> **Activity**: Once the line holding "hp-start;re_i;" is found in the listing below, write it out and each later line exactly, up to and including the one holding "hold_viol;0;".

* * *

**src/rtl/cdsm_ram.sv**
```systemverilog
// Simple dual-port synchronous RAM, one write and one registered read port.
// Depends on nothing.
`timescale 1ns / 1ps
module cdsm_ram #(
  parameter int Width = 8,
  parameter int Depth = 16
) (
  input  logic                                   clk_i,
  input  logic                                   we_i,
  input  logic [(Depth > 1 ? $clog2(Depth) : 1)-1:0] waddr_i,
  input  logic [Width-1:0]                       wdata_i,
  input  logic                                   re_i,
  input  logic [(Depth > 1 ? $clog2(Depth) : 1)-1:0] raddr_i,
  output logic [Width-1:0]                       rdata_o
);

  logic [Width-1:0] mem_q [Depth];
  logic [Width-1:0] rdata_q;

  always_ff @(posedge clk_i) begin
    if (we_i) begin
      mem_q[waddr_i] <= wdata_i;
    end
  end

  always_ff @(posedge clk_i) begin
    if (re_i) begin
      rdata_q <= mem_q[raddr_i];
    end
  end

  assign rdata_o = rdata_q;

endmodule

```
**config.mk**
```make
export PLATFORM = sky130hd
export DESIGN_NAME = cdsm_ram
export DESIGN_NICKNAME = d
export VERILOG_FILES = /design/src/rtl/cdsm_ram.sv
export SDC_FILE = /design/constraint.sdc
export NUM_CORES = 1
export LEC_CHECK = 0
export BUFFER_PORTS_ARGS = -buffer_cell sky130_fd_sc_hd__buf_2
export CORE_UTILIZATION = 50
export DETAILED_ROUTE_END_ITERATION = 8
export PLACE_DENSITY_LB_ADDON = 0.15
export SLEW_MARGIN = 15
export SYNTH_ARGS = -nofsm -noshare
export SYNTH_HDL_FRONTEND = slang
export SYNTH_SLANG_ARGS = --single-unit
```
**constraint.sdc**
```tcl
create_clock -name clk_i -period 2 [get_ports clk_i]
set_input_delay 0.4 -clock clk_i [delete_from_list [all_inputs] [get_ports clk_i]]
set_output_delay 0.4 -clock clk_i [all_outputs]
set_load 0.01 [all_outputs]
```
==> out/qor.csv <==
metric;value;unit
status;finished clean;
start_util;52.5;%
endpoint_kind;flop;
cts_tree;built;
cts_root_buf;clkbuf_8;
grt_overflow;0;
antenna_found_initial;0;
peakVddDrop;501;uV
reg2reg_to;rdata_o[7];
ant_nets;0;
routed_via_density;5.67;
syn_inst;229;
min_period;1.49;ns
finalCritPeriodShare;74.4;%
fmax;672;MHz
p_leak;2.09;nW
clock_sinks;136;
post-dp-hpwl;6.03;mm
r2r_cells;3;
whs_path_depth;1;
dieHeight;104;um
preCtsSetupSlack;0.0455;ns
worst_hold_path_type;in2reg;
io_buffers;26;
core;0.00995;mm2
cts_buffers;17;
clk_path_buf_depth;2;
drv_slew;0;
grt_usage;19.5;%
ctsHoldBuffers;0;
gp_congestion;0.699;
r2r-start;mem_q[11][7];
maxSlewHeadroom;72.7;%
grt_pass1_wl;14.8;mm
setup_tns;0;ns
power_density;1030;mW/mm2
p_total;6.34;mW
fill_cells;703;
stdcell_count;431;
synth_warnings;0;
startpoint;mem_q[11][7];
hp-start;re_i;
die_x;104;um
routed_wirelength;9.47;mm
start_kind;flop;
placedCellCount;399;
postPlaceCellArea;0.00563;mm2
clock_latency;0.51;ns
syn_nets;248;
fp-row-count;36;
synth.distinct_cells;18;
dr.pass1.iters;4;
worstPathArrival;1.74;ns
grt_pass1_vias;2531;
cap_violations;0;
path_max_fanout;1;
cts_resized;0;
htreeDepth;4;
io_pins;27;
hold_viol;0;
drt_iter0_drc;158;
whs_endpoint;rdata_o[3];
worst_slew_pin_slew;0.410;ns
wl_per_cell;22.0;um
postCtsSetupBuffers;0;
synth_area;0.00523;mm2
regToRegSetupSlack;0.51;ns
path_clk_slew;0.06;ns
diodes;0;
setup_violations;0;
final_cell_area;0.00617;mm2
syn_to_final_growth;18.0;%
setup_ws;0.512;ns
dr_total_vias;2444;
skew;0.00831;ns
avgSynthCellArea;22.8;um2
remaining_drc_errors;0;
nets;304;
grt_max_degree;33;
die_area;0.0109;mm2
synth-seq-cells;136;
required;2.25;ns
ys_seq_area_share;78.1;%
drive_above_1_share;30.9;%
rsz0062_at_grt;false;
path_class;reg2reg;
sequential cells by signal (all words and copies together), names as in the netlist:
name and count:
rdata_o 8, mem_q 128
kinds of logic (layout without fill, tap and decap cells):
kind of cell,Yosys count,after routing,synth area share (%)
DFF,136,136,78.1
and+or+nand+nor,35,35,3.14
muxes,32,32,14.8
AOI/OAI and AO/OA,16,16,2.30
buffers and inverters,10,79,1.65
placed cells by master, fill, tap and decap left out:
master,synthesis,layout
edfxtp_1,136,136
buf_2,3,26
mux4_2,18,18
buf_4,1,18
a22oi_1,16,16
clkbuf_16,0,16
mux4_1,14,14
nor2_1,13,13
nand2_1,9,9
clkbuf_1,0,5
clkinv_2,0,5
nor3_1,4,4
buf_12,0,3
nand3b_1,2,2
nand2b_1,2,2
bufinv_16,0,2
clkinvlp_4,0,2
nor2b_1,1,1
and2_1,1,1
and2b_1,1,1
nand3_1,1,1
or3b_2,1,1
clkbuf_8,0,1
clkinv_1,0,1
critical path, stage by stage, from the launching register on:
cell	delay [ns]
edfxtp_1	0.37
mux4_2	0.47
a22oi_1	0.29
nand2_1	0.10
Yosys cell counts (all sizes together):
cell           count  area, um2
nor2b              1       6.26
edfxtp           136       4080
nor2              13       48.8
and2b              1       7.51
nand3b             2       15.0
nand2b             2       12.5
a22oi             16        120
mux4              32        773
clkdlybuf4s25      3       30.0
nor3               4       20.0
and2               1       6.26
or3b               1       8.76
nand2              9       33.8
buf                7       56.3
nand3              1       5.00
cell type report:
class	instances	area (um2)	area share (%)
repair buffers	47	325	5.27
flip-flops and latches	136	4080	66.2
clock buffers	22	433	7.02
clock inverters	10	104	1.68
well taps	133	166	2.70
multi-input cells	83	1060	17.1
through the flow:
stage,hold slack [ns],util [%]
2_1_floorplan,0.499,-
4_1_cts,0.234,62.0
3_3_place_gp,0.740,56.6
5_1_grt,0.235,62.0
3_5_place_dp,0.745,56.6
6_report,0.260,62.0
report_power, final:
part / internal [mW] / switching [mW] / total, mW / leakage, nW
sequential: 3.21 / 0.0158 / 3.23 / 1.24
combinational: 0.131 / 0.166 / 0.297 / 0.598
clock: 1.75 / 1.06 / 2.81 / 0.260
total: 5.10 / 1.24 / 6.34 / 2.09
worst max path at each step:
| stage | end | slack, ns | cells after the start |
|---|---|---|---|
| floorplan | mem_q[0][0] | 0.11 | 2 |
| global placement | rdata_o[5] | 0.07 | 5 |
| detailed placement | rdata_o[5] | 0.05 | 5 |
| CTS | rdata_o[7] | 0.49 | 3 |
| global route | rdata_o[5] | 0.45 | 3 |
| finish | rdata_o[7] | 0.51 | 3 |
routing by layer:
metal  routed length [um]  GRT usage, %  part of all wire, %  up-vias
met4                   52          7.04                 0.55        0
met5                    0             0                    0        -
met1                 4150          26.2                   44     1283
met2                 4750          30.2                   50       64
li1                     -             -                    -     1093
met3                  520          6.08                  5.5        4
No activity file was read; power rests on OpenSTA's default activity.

* * *

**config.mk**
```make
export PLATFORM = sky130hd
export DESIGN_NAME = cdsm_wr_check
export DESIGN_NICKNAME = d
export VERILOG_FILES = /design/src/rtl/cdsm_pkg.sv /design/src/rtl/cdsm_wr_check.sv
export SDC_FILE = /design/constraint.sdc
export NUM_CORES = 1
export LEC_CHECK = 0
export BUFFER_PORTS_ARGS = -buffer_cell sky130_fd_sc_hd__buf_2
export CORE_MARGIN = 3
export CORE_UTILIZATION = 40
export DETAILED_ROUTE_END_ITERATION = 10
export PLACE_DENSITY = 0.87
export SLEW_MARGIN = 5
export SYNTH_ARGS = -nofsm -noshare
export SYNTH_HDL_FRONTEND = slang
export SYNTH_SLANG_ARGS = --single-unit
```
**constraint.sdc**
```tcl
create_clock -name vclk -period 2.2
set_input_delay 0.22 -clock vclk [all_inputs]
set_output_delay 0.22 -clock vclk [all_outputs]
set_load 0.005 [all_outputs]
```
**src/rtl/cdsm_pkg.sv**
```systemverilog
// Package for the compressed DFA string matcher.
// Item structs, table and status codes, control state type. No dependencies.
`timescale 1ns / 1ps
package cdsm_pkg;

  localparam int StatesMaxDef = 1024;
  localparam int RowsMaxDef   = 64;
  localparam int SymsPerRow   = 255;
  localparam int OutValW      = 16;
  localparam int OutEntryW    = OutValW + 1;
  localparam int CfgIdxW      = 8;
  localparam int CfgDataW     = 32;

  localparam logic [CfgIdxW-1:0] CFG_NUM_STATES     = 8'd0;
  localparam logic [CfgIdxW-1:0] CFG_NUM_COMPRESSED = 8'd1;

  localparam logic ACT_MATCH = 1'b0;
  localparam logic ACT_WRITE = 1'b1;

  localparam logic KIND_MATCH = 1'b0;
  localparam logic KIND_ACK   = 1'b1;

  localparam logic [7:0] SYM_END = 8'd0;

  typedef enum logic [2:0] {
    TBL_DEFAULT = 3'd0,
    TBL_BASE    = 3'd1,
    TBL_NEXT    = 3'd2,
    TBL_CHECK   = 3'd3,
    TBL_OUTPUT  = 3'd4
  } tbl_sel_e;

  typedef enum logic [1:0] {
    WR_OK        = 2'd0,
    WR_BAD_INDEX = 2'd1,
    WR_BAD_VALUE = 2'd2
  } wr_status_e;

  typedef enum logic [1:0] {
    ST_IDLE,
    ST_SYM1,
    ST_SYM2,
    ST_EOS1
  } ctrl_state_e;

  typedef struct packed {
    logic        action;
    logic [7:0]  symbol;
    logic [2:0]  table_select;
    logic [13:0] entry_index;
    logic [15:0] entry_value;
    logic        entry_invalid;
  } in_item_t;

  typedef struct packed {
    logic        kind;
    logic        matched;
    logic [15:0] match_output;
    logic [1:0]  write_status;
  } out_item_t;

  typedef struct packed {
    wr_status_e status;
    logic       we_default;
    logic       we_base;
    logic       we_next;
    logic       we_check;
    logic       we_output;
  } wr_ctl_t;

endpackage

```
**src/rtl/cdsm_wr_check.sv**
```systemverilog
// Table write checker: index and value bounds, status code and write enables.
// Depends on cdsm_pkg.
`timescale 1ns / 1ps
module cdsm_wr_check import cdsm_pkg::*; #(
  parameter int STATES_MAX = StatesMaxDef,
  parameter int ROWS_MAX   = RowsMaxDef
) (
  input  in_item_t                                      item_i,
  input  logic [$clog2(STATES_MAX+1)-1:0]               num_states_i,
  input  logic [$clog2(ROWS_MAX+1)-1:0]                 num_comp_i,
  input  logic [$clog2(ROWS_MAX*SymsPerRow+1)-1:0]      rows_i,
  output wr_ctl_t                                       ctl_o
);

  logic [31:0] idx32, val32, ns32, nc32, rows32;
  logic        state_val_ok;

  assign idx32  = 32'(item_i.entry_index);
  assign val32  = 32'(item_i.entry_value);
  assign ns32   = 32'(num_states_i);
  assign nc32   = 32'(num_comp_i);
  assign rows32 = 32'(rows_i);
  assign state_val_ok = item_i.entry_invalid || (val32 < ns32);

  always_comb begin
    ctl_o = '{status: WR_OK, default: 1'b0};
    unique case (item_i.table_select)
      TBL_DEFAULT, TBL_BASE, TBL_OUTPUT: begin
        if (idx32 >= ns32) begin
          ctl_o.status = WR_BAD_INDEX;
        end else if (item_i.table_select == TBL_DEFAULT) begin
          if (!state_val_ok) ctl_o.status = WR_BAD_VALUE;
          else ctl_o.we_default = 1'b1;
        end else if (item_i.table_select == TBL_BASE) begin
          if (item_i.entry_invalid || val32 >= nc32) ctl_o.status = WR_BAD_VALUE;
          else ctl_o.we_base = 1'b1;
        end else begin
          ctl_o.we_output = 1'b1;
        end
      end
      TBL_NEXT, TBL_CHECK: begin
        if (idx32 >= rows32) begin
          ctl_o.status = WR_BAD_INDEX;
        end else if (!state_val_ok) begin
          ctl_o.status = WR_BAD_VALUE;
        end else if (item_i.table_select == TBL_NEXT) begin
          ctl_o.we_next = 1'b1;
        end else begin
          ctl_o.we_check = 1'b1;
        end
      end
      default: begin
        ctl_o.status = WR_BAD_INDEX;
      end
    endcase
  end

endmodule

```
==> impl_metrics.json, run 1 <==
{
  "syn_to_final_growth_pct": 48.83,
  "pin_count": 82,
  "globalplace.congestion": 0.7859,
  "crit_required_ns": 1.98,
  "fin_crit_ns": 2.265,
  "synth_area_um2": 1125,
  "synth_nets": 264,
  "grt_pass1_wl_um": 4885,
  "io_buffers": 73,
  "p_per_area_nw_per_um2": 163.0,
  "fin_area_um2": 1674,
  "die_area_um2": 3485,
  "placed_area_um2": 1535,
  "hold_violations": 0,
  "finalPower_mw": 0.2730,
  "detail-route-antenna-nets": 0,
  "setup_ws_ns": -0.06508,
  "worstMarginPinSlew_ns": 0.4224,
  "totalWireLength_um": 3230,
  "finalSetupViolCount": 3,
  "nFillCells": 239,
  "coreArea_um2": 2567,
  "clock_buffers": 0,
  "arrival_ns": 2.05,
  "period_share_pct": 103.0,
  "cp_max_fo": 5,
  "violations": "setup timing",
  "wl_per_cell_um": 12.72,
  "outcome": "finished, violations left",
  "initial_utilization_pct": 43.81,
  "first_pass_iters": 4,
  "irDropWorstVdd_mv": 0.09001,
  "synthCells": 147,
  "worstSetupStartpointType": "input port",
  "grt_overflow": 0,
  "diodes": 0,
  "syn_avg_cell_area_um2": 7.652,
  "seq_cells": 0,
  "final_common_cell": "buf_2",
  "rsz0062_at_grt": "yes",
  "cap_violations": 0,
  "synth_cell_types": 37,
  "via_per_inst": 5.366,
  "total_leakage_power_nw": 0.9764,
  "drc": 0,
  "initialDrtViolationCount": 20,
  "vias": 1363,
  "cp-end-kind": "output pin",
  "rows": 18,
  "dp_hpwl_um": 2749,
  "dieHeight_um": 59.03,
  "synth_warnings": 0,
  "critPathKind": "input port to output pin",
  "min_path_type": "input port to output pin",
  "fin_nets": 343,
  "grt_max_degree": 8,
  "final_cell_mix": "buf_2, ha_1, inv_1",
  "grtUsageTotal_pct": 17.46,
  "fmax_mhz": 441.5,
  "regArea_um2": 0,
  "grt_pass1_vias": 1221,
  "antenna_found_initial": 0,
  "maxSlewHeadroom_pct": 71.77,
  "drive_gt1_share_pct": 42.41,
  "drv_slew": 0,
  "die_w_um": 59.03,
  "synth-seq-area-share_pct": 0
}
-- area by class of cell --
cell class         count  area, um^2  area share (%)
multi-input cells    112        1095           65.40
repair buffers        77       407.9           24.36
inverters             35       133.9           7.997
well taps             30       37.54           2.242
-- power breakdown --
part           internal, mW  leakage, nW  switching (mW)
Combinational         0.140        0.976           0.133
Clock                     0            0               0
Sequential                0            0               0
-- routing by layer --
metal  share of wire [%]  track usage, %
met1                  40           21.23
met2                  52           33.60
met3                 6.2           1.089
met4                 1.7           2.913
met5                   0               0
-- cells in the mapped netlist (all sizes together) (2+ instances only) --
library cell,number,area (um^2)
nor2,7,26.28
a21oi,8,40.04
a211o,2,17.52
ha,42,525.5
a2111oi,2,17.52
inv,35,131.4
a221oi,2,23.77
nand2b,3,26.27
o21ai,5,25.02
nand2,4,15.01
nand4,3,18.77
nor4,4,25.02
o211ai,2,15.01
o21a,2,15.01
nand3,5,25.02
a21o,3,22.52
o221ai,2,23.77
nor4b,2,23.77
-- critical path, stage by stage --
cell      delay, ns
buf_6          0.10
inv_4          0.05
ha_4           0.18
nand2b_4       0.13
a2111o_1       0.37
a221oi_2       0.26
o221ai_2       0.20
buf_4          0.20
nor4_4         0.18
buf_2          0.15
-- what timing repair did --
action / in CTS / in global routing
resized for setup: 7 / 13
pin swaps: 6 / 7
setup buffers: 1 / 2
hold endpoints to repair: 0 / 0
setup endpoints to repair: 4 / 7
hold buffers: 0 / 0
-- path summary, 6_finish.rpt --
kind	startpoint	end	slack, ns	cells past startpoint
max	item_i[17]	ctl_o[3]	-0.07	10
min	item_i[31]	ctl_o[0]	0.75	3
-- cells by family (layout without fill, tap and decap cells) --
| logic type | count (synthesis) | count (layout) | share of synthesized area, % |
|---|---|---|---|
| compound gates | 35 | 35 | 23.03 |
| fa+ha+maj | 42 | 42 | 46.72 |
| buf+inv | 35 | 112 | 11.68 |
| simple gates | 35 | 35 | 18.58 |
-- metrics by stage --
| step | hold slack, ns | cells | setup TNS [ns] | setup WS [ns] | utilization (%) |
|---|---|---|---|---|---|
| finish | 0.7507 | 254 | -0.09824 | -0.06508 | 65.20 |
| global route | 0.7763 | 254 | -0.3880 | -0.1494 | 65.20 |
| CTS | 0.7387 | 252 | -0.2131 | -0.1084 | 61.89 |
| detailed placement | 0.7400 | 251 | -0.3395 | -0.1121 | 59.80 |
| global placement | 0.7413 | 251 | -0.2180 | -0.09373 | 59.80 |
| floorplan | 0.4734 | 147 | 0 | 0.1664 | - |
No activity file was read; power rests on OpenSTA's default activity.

* * *

> **Response to the exercise**:
hp-start;re_i;
die_x;104;um
routed_wirelength;9.47;mm
start_kind;flop;
placedCellCount;399;
postPlaceCellArea;0.00563;mm2
clock_latency;0.51;ns
syn_nets;248;
fp-row-count;36;
synth.distinct_cells;18;
dr.pass1.iters;4;
worstPathArrival;1.74;ns
grt_pass1_vias;2531;
cap_violations;0;
path_max_fanout;1;
cts_resized;0;
htreeDepth;4;
io_pins;27;
hold_viol;0;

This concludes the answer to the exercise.